All of the pixel architectures transfer photocharges through the photo-sensitive detection region to a subsequent storage area or to a subsequent processing unit. In the case of charge-domain based pixel architectures, the photocharges are generally transferred to an integration node. In order to demodulate an optical signal, the pixel has to contain at least two integration nodes that are accumulating the photo-generated charges during different time intervals.
Different pixel concepts have been realized in the last few decades. The basic principle of an in-pixel demodulation sensor was first described in U.S. Pat. No. 5,856,667 to Thomas Spirig and Peter Seitz. Each pixel of the sensor had photo-sensitive areas and transfer gates or switches associated with each of the integration sites. The sensor enables in-pixel sampling of the impinging light signal with theoretically an arbitrary number of samples.
Another similar pixel concept was described in T. Ushinaga et al., “A QVGA-size CMOS time-of-flight range image sensor with background light charge draining structure”, Three-dimensional image capture and applications VII, Proceedings of SPIE, Vol. 6056, pp. 34-41, 2006. Here, a thick field-oxide layer is used to smear the potential distribution below the demodulation gates.
A common problem of the afore-mentioned pixel architectures is the slowness of the charge transport through the semiconductor material. This decreases significantly the quality of the in-pixel demodulation process. In all pixel structures, the limiting transport speed is the step-wise potential distribution in the semiconductor substrate that is used to transport the charges through the semiconductor in lateral direction out of the photosensitive region. In those configurations, thermal diffusion dominates the transport speed instead of movement by the lateral electric drift fields resulting from the step-wise potential distribution.
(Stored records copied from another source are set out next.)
--- src/rtl/serial_mag_comp_if.sv ---
// serial_mag_comp_if: operand/request and verdict signals of the serial magnitude comparator
interface serial_mag_comp_if #(parameter int WIDTH = 8);
  logic START;
  logic [WIDTH-1:0] A;
  logic [WIDTH-1:0] B;
  logic BUSY;
  logic DONE;
  logic LG;
  logic EQ;
  logic SM;
  modport master (output START, A, B, input BUSY, DONE, LG, EQ, SM);
  modport slave (input START, A, B, output BUSY, DONE, LG, EQ, SM);
endinterface

--- src/rtl/serial_mag_comp.sv ---
// serial_mag_comp: MSB-first 2-bit-digit magnitude comparator with early exit and DONE strobe
module serial_mag_comp #(
  parameter int WIDTH = 8
) (
  input logic CLK,
  input logic RST,
  serial_mag_comp_if.slave bus
);
  localparam int N = WIDTH / 2;
  localparam int KW = (N > 1) ? $clog2(N) : 1;
  typedef enum logic {IDLE, RUN} state_t;
  state_t state_q, state_d;
  logic [WIDTH-1:0] sa_q, sa_d, sb_q, sb_d;
  logic [KW-1:0] k_q, k_d;
  logic busy_q, busy_d, done_q, done_d;
  logic lg_q, lg_d, eq_q, eq_d, sm_q, sm_d;
  logic [2:0] r;
  logic fin;
  function automatic logic [2:0] cmp2(input logic [1:0] x, input logic [1:0] y);
    return {x > y, x == y, x < y};
  endfunction
  assign r = cmp2(sa_q[WIDTH-1 -: 2], sb_q[WIDTH-1 -: 2]);
  // an equal final digit pair also terminates, with r already reading EQ
  assign fin = r[2] | r[0] | (k_q == KW'(N - 1));
  always_comb begin
    state_d = state_q;
    sa_d = sa_q;
    sb_d = sb_q;
    k_d = k_q;
    busy_d = busy_q;
    done_d = 1'b0;
    {lg_d, eq_d, sm_d} = {lg_q, eq_q, sm_q};
    if (state_q == IDLE) begin
      if (bus.START) begin
        sa_d = bus.A;
        sb_d = bus.B;
        k_d = '0;
        {lg_d, eq_d, sm_d} = 3'b000;
        busy_d = 1'b1;
        state_d = RUN;
      end
    end else if (fin) begin
      {lg_d, eq_d, sm_d} = r;
      done_d = 1'b1;
      busy_d = 1'b0;
      state_d = IDLE;
    end else begin
      sa_d = sa_q << 2;
      sb_d = sb_q << 2;
      k_d = k_q + KW'(1);
    end
  end
  always_ff @(posedge CLK) begin
    if (RST) begin
      state_q <= IDLE;
      sa_q <= '0;
      sb_q <= '0;
      k_q <= '0;
      busy_q <= 1'b0;
      done_q <= 1'b0;
      lg_q <= 1'b0;
      eq_q <= 1'b0;
      sm_q <= 1'b0;
    end else begin
      state_q <= state_d;
      sa_q <= sa_d;
      sb_q <= sb_d;
      k_q <= k_d;
      busy_q <= busy_d;
      done_q <= done_d;
      lg_q <= lg_d;
      eq_q <= eq_d;
      sm_q <= sm_d;
    end
  end
  assign bus.BUSY = busy_q;
  assign bus.DONE = done_q;
  assign bus.LG = lg_q;
  assign bus.EQ = eq_q;
  assign bus.SM = sm_q;
endmodule

--- src/flat_wrapper.sv ---
// flat-port wrapper written by rule: the top's interface ports become plain ports
module serial_mag_comp_flat 
#(
  parameter int WIDTH = 8
)
  (CLK, RST, bus_START, bus_A, bus_B, bus_BUSY, bus_DONE, bus_LG, bus_EQ, bus_SM);
  serial_mag_comp_if #(.WIDTH(WIDTH)) bus_i ();
  input logic CLK;
  input logic RST;
  input wire logic [$bits(bus_i.START)-1:0] bus_START;
  input wire logic [$bits(bus_i.A)-1:0] bus_A;
  input wire logic [$bits(bus_i.B)-1:0] bus_B;
  output wire logic [$bits(bus_i.BUSY)-1:0] bus_BUSY;
  output wire logic [$bits(bus_i.DONE)-1:0] bus_DONE;
  output wire logic [$bits(bus_i.LG)-1:0] bus_LG;
  output wire logic [$bits(bus_i.EQ)-1:0] bus_EQ;
  output wire logic [$bits(bus_i.SM)-1:0] bus_SM;
  assign bus_i.START = bus_START;
  assign bus_i.A = bus_A;
  assign bus_i.B = bus_B;
  assign bus_BUSY = bus_i.BUSY;
  assign bus_DONE = bus_i.DONE;
  assign bus_LG = bus_i.LG;
  assign bus_EQ = bus_i.EQ;
  assign bus_SM = bus_i.SM;
  serial_mag_comp #(.WIDTH(WIDTH)) u_core (.CLK(CLK), .RST(RST), .bus(bus_i));
endmodule
--- config.mk ---
export PLATFORM = sky130hd
export DESIGN_NAME = serial_mag_comp_flat
export DESIGN_NICKNAME = d
export VERILOG_FILES = /design/src/rtl/serial_mag_comp_if.sv /design/src/rtl/serial_mag_comp.sv /design/src/flat_wrapper.sv
export SDC_FILE = /design/constraint.sdc
export NUM_CORES = 1
export LEC_CHECK = 0
export CORE_MARGIN = 8
export CORE_UTILIZATION = 39
export CTS_CLUSTER_SIZE = 30
export DETAILED_ROUTE_END_ITERATION = 6
export GPL_TIMING_DRIVEN = 0
export HOLD_SLACK_MARGIN = 0.15
export MAX_ROUTING_LAYER = met4
export SLEW_MARGIN = 10
export SYNTH_ARGS = -nofsm -noshare
export SYNTH_HDL_FRONTEND = slang
export SYNTH_SLANG_ARGS = --single-unit
--- constraint.sdc ---
create_clock -name CLK -period 4.1 [get_ports CLK]
set_clock_uncertainty 0.15 [all_clocks]
set_input_delay 0.41 -clock CLK [delete_from_list [all_inputs] [get_ports CLK]]
set_output_delay 0.41 -clock CLK [all_outputs]
set_load 0.03 [all_outputs]
# Word-level counts from Yosys, hierarchy flattened
# Index checks and enable logic that the tools add are counted.
[totals]
out_inout_bits = 5
latchBits = 0
memories = 0
reg_bits = 24
inputBits = 19
romBits = 0
mem_bits_rw = 0
word_cells = 46
[op_classes]
n_mux = 23
div_mod_pow = 0
magnitude_cmp = 2
n_shift = 0
multipliers = 0
reduce_logical = 4
eq_ne = 4
addsub = 1
n_bitwise = 3
[op_table]
columns = ["op", "n"]
rows = [
  ["2-to-1 mux 8 bit", 6],
  ["2-to-1 mux 1 bit", 14],
  ["2-to-1 mux 2 bit", 3],
  ["!= test 2 bit (second input constant)", 2],
  ["AND reduction 2 bit", 2],
  ["adder 2 x 1 -> 2 bit (second input constant)", 1],
  ["equality test 2 bit", 1],
  ["equality test 2 bit (second input constant)", 1],
  ["greater-than comparator 2 bit", 1],
  ["less-than comparator 2 bit", 1],
  ["OR 1 bit", 2],
  ["nonzero test 2 bit", 1],
  ["OR reduction 2 bit", 1],
  ["inverter 1 bit", 1],
]

# Depth between registers and ports, before layout
# Gate-level depths: netlist of run 1.
[depth]
ltp_word = 5
depth_mapped = 7
mapped_depth_nobuf = 5

# Worst setup path before layout of run 1
# OpenSTA, ideal clock, no wires.
[synth_path]
path_type = "register to register"
from = "reg u_core.sa_q[6]"
to = "reg u_core.sa_q[4]"
setup_time_ns = 0.134
stages_incl_launch_ff = 8
synth_period_minus_slack_ns = 1.725
path_buffers = 2
slack_ns = 2.375
arrival_time_ns = 1.441
t_required_ns = 3.816
path_cell_list = "dfxtp_1 inv_1 ha_1 and3_1 buf_2 buf_4 a311oi_1 a211oi_1"
[synth_via]
elab_chain_len = 5
word_cells_on_any_way = 6
cone_classes = "order compare: 2; eq/ne: 1; bitwise: 2; reduce/logical: 1"
[synth_rtl]
columns = ["item", "line_no", "rtl"]
rows = [
  ["start: declaration", "serial_mag_comp.sv:13", "logic [WIDTH-1:0] sa_q, sa_d, sb_q, sb_d;"],
  ["start signal: assignment", "serial_mag_comp.sv:56", "sa_q <= '0;"],
  ["start signal: assignment", "serial_mag_comp.sv:66", "sa_q <= sa_d;"],
  ["greater-than comparator 2 bit / less-than comparator 2 bit (equally long branches)", "serial_mag_comp.sv:20", "return {x > y, x == y, x < y};"],
  ["OR 1 bit * (2 in series)", "serial_mag_comp.sv:24", "assign fin = r[2] | r[0] | (k_q == KW'(N - 1));"],
  ["!= test 2 bit (no source line) *", "n/a", ""],
  ["AND reduction 2 bit (no source line) *", "n/a", ""],
]
# Every way passes the cells marked *; elsewhere a longest branch is shown, timed or not.
# A chain may end at the register's enable or synchronous reset.

# Worst setup path in the final report of run 1
[layout_path]
from = "reg u_core.lg_q, in the netlist u_core.bus.LG"
to = "out bus_LG"
[layout_rtl]
columns = ["item", "line_no", "rtl"]
rows = [
  ["start: declaration", "serial_mag_comp.sv:16", "logic lg_q, lg_d, eq_q, eq_d, sm_q, sm_d;"],
  ["start signal: assignment", "serial_mag_comp.sv:71", "lg_q <= lg_d;"],
  ["end: declaration", "flat_wrapper.sv:15", "output wire logic [$bits(bus_i.LG)-1:0] bus_LG;"],
]
# No word-level cell between the ends.

==> flow_metrics.env, run 1 <==
export IMPL_final_standard_cell_utilization_of_the_core_pct=50.00
export IMPL_timing_critical_path_from_type="flip-flop"
export IMPL_setup_tns_final_ns=0
export IMPL_drive_above_1_share_pct=10.60
export IMPL_die_width_um=71.87
export IMPL_asyncSetResetFlopFracSynth_pct=0
export IMPL_wire_per_inst_um=16.25
export IMPL_worst_endpoint_arrival_ns=1.37
export IMPL_detailroute_via_count=1077
export IMPL_worstHoldPathType="input pin to flip-flop"
export IMPL_clk_latency_ns=0.31
export IMPL_initial_standard_cell_utilization_of_the_core_pct=40.54
export IMPL_nNetsFinal=175
export IMPL_rsz0062_at_grt="false"
export IMPL_endpoint_of_the_most_critical_setup_path="bus_LG"
export IMPL_ys_seq_area_share_pct=39.47
export IMPL_cts_root_buffer="sky130_fd_sc_hd__clkbuf_4"
export IMPL_floorplan_io_pins=24
export IMPL_setup_worst_path_start="u_core.bus.LG"
export IMPL_synth_enable_flop_cells=0
export IMPL_cp_depth=1
export IMPL_drv_slew=0
export IMPL_grt_first_pass_wirelength_mm=5.230
export IMPL_grt_start_max_net_pins=13
export IMPL_globalRouteOverflowTotal=0
export IMPL_r2r_slack_ns=2.18
export IMPL_post_synthesis_net_count=148
export IMPL_post_route_drc_count=0
export IMPL_worst_path_max_delay_cell="sky130_fd_sc_hd__clkdlybuf4s50_1"
export IMPL_synth_seq_cells=24
export IMPL_crit_path_cell_trace="clkdlybuf4s50_1"
export IMPL_n_antenna_cell=0
export IMPL_fmaxAchievable_mhz=516.8
export IMPL_critPathTopFamily="buffers and inverters"
export IMPL_critPathKind="flip-flop to primary output"
export IMPL_post_cts_buffers=0
export IMPL_gpl_final_weighted_congestion=0.7829
export IMPL_layout_worst_path_cycle_share_pct=47.19
export IMPL_crit_path_max_incr_delay_ns=0.69
export IMPL_vdd_ir_drop_worst_mv=0.1347
export IMPL_final_area_um2=1501
export IMPL_synth_top_cell_by_area="sky130_fd_sc_hd__dfxtp_1"
export IMPL_worst_slew_pin_transition_ns=0.4921
export IMPL_clock_sink_count=24
export IMPL_whs_path_depth=2
export IMPL_power_density_nw_per_um2=362.8
export IMPL_synth_cell_area_um2=1217
export IMPL_via_count_of_the_first_global_routing_pass=1111
export IMPL_grt_antenna_before_repair=0
export IMPL_max_clock_path_buffers=2
export IMPL_drt_initial_drc_count=78
export IMPL_commonest_register_cell_after_synthesis="sky130_fd_sc_hd__dfxtp_1"
export IMPL_n_fill_cell=302
export IMPL_tritoncts="done"
export IMPL_critical_path_n_buffers_inverters=1
export IMPL_cts_resized_gates=0
export IMPL_r2r_worst_path_cells=7
export IMPL_overall_die_height_um=71.87
export IMPL_clkTransAtPathRegs_ns=0.13
export IMPL_maxCapViolations=0
export IMPL_postSynthCellCount=126
export IMPL_cp_max_fo=3
export IMPL_coreArea_um2=3003
export IMPL_port_buffer_count=22
export IMPL_drt_wl_total_mm=2.990
export IMPL_critical_path_endpoint_type="primary output"
export IMPL_cts_hold_repair_buffers=0
export IMPL_globalRouteTotalUtil_pct=12.85
export IMPL_final_antenna_net_count=0
export IMPL_drtPass1Iterations=4
export IMPL_yosys_cell_types_count=31
export IMPL_core_rowCount=20
export IMPL_status="finished clean"
export IMPL_critical_path_reg2reg_endpoint="u_core.sb_q[6]"
export IMPL_synthesis_yosys_warnings=0
export IMPL_place_area_um2=1479
export IMPL_synth_avg_cell_area_um2=9.662
export IMPL_area_delta_synth_final_pct=23.33
export IMPL_drt_vias_per_instance=5.853
export IMPL_critical_path_required_ns=3.54
export IMPL_worst_r2r_startpoint="u_core.sa_q[6]"
export IMPL_place_detailed_hpwl_mm=2.250
export IMPL_final_period_minus_worst_setup_slack_ns=1.935
export IMPL_slew_headroom_pct=67.19
export IMPL_setup_viol_count_final=0
export IMPL_leakage_uw=0.0005180
export IMPL_cts_buffers=3
export IMPL_synth_top_cells_by_area="sky130_fd_sc_hd__dfxtp_1, sky130_fd_sc_hd__mux2i_1, sky130_fd_sc_hd__a311oi_1"
export IMPL_synth_top_cell_area_share_pct=39.47
export IMPL_final_hold_viol_count=0
export IMPL_cts_max_level=1
export IMPL_fp_dieArea_um2=5165
[through the flow]
stage               std cells  hold slack (ns)  setup slack (ns)  power (µW)
global placement          181           0.3232             2.049       444.8
finish                    184           0.2750             2.165       544.8
floorplan                 126           0.3162             2.375       392.6
detailed placement        181           0.3258             2.042       446.9
global route              184           0.3009             2.042       579.3
CTS                       184           0.2671             2.145       552.0
[worst min-delay path by stage]
stage	start	end	slack, ns
after floorplan	u_core.sa_q[0]	u_core.sa_q[0]	0.32
after global placement	u_core.bus.EQ	u_core.bus.EQ	0.32
after detailed placement	u_core.bus.EQ	u_core.bus.EQ	0.33
after CTS	RST	u_core.state_q	0.27
after global routing	RST	u_core.state_q	0.30
final	RST	u_core.state_q	0.27
[per-layer routing]
metal  wire (µm)  global-route usage, %
met1        1380                  16.07
met2        1439                  19.84
met3         149                  2.371
met4          19                  5.215
met5           0                      -
[cell usage in the layout (no fill, tap or decap), types with 3 or more instances in the layout]
cell                               n
sky130_fd_sc_hd__nor2b_1           3
sky130_fd_sc_hd__inv_1             5
sky130_fd_sc_hd__buf_2             4
sky130_fd_sc_hd__clkbuf_1          4
sky130_fd_sc_hd__nand2_1           7
sky130_fd_sc_hd__dfxtp_1          24
sky130_fd_sc_hd__a311oi_1         12
sky130_fd_sc_hd__ha_1              3
sky130_fd_sc_hd__a21oi_1           8
sky130_fd_sc_hd__buf_4             3
sky130_fd_sc_hd__a211oi_1         12
sky130_fd_sc_hd__clkdlybuf4s50_1  22
sky130_fd_sc_hd__o311ai_0          6
sky130_fd_sc_hd__clkbuf_4          3
sky130_fd_sc_hd__mux2i_1          12
[synthesized netlist by cell type, types with 2 or more instances]
| master | count |
|---|---|
| sky130_fd_sc_hd__nand2_1 | 7 |
| sky130_fd_sc_hd__nor2_1 | 2 |
| sky130_fd_sc_hd__dfxtp_1 | 24 |
| sky130_fd_sc_hd__nand4_1 | 2 |
| sky130_fd_sc_hd__a21oi_1 | 8 |
| sky130_fd_sc_hd__nand2b_1 | 2 |
| sky130_fd_sc_hd__o311ai_0 | 6 |
| sky130_fd_sc_hd__buf_2 | 4 |
| sky130_fd_sc_hd__clkbuf_1 | 4 |
| sky130_fd_sc_hd__mux2i_1 | 12 |
| sky130_fd_sc_hd__or4_1 | 2 |
| sky130_fd_sc_hd__o21ai_0 | 2 |
| sky130_fd_sc_hd__buf_4 | 3 |
| sky130_fd_sc_hd__a311oi_1 | 12 |
| sky130_fd_sc_hd__nor2b_1 | 3 |
| sky130_fd_sc_hd__ha_1 | 3 |
| sky130_fd_sc_hd__a211oi_1 | 12 |
| sky130_fd_sc_hd__inv_1 | 5 |
[state kept, by name (all words and copies together), names as in the netlist]
| name | flops |
|---|---|
| u_core.sa_q | 8 |
| u_core.sb_q | 8 |
| u_core.k_q | 2 |
| u_core.bus.BUSY | 1 |
| u_core.bus.DONE | 1 |
| u_core.bus.EQ | 1 |
| u_core.bus.LG | 1 |
| u_core.bus.SM | 1 |
| u_core.state_q | 1 |
[cell type report]
type	instances	area (µm²)	area share, %
multi-input combinational	83	640.6	42.67
sequential	24	480.5	32.00
timing repair buffer	22	220.2	14.67
buffer	14	77.57	5.167
tap	33	41.29	2.750
clock buffer	3	22.52	1.500
inverter	5	18.77	1.250
[where the power goes]
group	leakage, µW	switching [µW]	internal, µW
Sequential	0.000198	14.0	258
Combinational	0.000306	89.8	79.3
Clock	0.0000138	69.1	34.3
Total	0.000518	173	372
[kinds of logic (layout without fill, tap and decap cells)]
family | count (synthesis) | count (layout) | synth area share (%)
adders and majority gates | 3 | 3 | 3.084
buffers and inverters | 19 | 44 | 7.913
DFF | 24 | 24 | 39.47
muxes | 12 | 12 | 9.867
and+or+nand+nor | 22 | 22 | 10.79
AOI/OAI and AO/OA | 46 | 46 | 28.88
Note: power is estimated with default switching activity, not from simulation.
==> inputs of run 2 (changes only) <==
Clock period 4.1 ns to 2 ns, I/O delays scaled along.
==> flow_metrics.env, run 2 (same netlist as run 1, synthesis figures left out) <==
export IMPL_cts_root_buffer="sky130_fd_sc_hd__clkbuf_4"
export IMPL_hold_path_startpoint="bus_A[1]"
export IMPL_rsz0062_at_grt="false"
export IMPL_grt_antenna_before_repair=0
export IMPL_tritoncts="done"
export IMPL_drv_slew=0
export IMPL_setup_tns_final_ns=0
export IMPL_worstHoldPathType="input pin to flip-flop"
export IMPL_worst_endpoint_arrival_ns=1.92
export IMPL_globalRouteTotalUtil_pct=12.85
export IMPL_area_of_combinational_cells_with_multiple_inputs_um2=655.6
export IMPL_setup_viol_count_final=0
export IMPL_floorplan_io_pins=24
export IMPL_status="finished clean"
export IMPL_place_detailed_hpwl_mm=2.250
export IMPL_clkTransAtPathRegs_ns=0.13
export IMPL_hold_end="u_core.sa_q[1]"
export IMPL_gpl_final_weighted_congestion=0.7829
export IMPL_worst_hold_slack_ns=0.2698
export IMPL_post_route_drc_count=0
export IMPL_drt_vias_per_instance=5.800
export IMPL_initial_standard_cell_utilization_of_the_core_pct=40.54
export IMPL_cts_max_level=1
export IMPL_worst_r2r_startpoint="u_core.sa_q[6]"
export IMPL_fmaxAchievable_mhz=530.9
export IMPL_maxCapViolations=0
export IMPL_drt_initial_drc_count=70
export IMPL_critical_path_required_ns=2.04
export IMPL_area_delta_synth_final_pct=25.69
export IMPL_coreArea_um2=3003
export IMPL_n_antenna_cell=0
export IMPL_crit_path_cell_trace="inv_1 -> ha_1 -> and3_1 -> buf_2 -> buf_6 -> a311oi_1 -> a211oi_1"
export IMPL_worst_slew_pin_transition_ns=0.4790
export IMPL_cp_max_fo=10
export IMPL_largestRegisters="u_core.sa_q x8, u_core.sb_q x8, u_core.k_q x2"
export IMPL_n_fill_cell=300
export IMPL_die_width_um=71.87
export IMPL_critical_path_reg2reg_endpoint="u_core.sb_q[6]"
export IMPL_detailroute_via_count=1073
export IMPL_final_period_minus_worst_setup_slack_ns=1.884
export IMPL_clk_latency_ns=0.31
export IMPL_drt_wl_total_mm=3.033
export IMPL_overall_die_height_um=71.87
export IMPL_critPathKind="flip-flop to flip-flop"
export IMPL_crit_path_max_incr_delay_ns=0.36
export IMPL_r2r_worst_path_cells=7
export IMPL_timing_critical_path_from_type="flip-flop"
export IMPL_slew_headroom_pct=68.07
export IMPL_r2r_slack_ns=0.12
export IMPL_via_count_of_the_first_global_routing_pass=1111
export IMPL_vdd_ir_drop_worst_mv=0.2772
export IMPL_grt_start_max_net_pins=13
export IMPL_final_common_cell="sky130_fd_sc_hd__dfxtp_1"
export IMPL_final_antenna_net_count=0
export IMPL_power_density_nw_per_um2=738.7
export IMPL_dp_worst_setup_slack_ns=0.1131
export IMPL_clock_sink_count=24
export IMPL_final_hold_viol_count=0
export IMPL_layout_worst_path_cycle_share_pct=94.18
export IMPL_fp_dieArea_um2=5165
export IMPL_cts_buffers=3
export IMPL_final_setup_worst_slack_ns=0.1163
export IMPL_drive_above_1_share_pct=11.18
export IMPL_core_rowCount=20
export IMPL_port_buffer_count=22
export IMPL_wire_per_inst_um=16.39
export IMPL_leakage_uw=0.0005255
export IMPL_worst_path_max_delay_cell="sky130_fd_sc_hd__dfxtp_1"
export IMPL_mostFrequentLayoutCells="sky130_fd_sc_hd__dfxtp_1, sky130_fd_sc_hd__clkdlybuf4s50_1, sky130_fd_sc_hd__mux2i_1, sky130_fd_sc_hd__a211oi_1, sky130_fd_sc_hd__a311oi_1"
export IMPL_nNetsFinal=176
export IMPL_max_clock_path_buffers=2
export IMPL_critical_path_endpoint_type="flip-flop"
export IMPL_final_seq_area_um2=480.5
export IMPL_drtPass1Iterations=4
export IMPL_whs_path_depth=3
export IMPL_grt_first_pass_wirelength_mm=5.230
export IMPL_globalRouteOverflowTotal=0
[run 2: timing repair]
action,in CTS,in global routing
hold buffers,1,0
setup buffers,0,0
setup endpoints to repair,0,10
endpoints found under the hold margin,4,0
resized for setup,0,3
[run 2: worst max-delay path, delay by kind of cell (launching register included)]
family                   cells  cell delay (ns)
buffers and inverters        3             0.35
AND/OR/NAND/NOR              1             0.20
AO/OA/AOI/OAI                2             0.36
flip-flops                   1             0.36
adder cells (fa/ha/maj)      1             0.33
[run 2: area by class of cell]
| cell class | count | area share [%] |
|---|---|---|
| tap | 33 | 2.698 |
| timing repair buffer | 23 | 15.04 |
| multi-input combinational | 83 | 42.85 |
| buffer | 14 | 5.315 |
| inverter | 5 | 1.226 |
| sequential | 24 | 31.40 |
| clock buffer | 3 | 1.472 |
[run 2: power by group]
part           switching [µW]  internal, µW  total [µW]
Clock                     143          70.5         214
Combinational             189           169         358
Sequential               29.3           529         559
[run 2: per-layer routing]
layer / vias to the layer above / track usage, % / wire length (µm)
met5: - / - / 0
li1: 550 / - / -
met3: 2 / 2.371 / 138
met2: 17 / 19.84 / 1463
met4: 0 / 5.215 / 19
met1: 504 / 16.07 / 1411
[run 2: how the worst max path moves through the flow]
stage / from / depth (start not counted) / slack, ns / endpoint
finish: u_core.sa_q[6] / 7 / 0.12 / u_core.sb_q[6]
floorplan: u_core.sa_q[6] / 7 / 0.28 / u_core.sa_q[4]
global route: u_core.sb_q[7] / 7 / 0.01 / u_core.sa_q[6]
detailed placement: u_core.sb_q[7] / 7 / 0.11 / u_core.sb_q[6]
global placement: u_core.sb_q[7] / 7 / 0.13 / u_core.sb_q[7]
CTS: u_core.sb_q[7] / 7 / 0.09 / u_core.sb_q[6]
[run 2: through the flow]
step | total power [µW] | utilization, % | instances | instance area (µm²)
detailed placement | 916.2 | 49.25 | 181 | 1479
global placement | 911.8 | 49.25 | 181 | 1479
finish | 1130 | 50.96 | 185 | 1530
floorplan | 804.9 | - | 126 | 1217
global route | 1199 | 50.96 | 185 | 1530
CTS | 1133 | 50.33 | 185 | 1511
More recently, new approaches to speeding the in-pixel transport of the charges have been proposed. One example by Peter Seitz and described in U.S. Pat. No. 7,498,621 B2 generates the lateral electric drift fields by passing a current through very high-resistive poly-silicon gate electrodes with the intent of producing a smoother potential distribution. Similarly, D. van Nieuwenhove et al., “Novel Standard CMOS Detector using Majority Current for guiding Photo-Generated Electrons towards Detecting Junctions”, Proceedings Symposium IEEE/LEOS Benelux Chapter, 2005, introduced another drift field pixel where a drift field in the substrate is generated by the current of majority carriers. To perform demodulation of photo-generated minority carriers, the majority current is dynamically controlled by the modulation signal.
The afore-mentioned drift field pixel concepts have drawbacks, however. First, the demodulation requires the switching of large capacitances since the whole sensitive area needs to be dynamically controlled. Secondly, an electronic current is used to generate the drift fields, resulting in significant in-pixel power consumption.
An alternative pixel concept uses a static drift field pixel. The architecture described in European Patent Application EP 1 624 490 A1, entitled “Large-area pixel for use in an image sensor”, overcomes these two problems. In contrast to the architectures mentioned before, it separates the detection and the demodulation regions within the pixel. It shows lower power consumption and, at the same time, it supports fast in-pixel lateral charge transport and demodulation.
One major application of demodulation pixels is found in real-time 3-D imaging. By demodulating the optical signal and applying the discrete Fourier analysis on the samples, parameters such as amplitude and phase can be extracted for the frequencies of interest. If the optical signal is sinusoidally modulated for example, the extraction based at least three discrete samples will lead to the offset, amplitude and phase information. The phase value corresponds proportionally to the sought distance value. Such a harmonic modulation scheme is often used in real-time 3-D imaging systems having incorporated the demodulation pixels.
Another possible application of these pixel architectures is fluorescence lifetime imaging microscopy (FLIM), where short laser pulses are used to trigger the fluorescence.
The precision of the pixel-wise distance measurement is directly proportional to the modulation frequency. Therefore, high-speed charge transfer from the photo-sensitive area to the storage site is of highest importance to enable high precision phase measurement.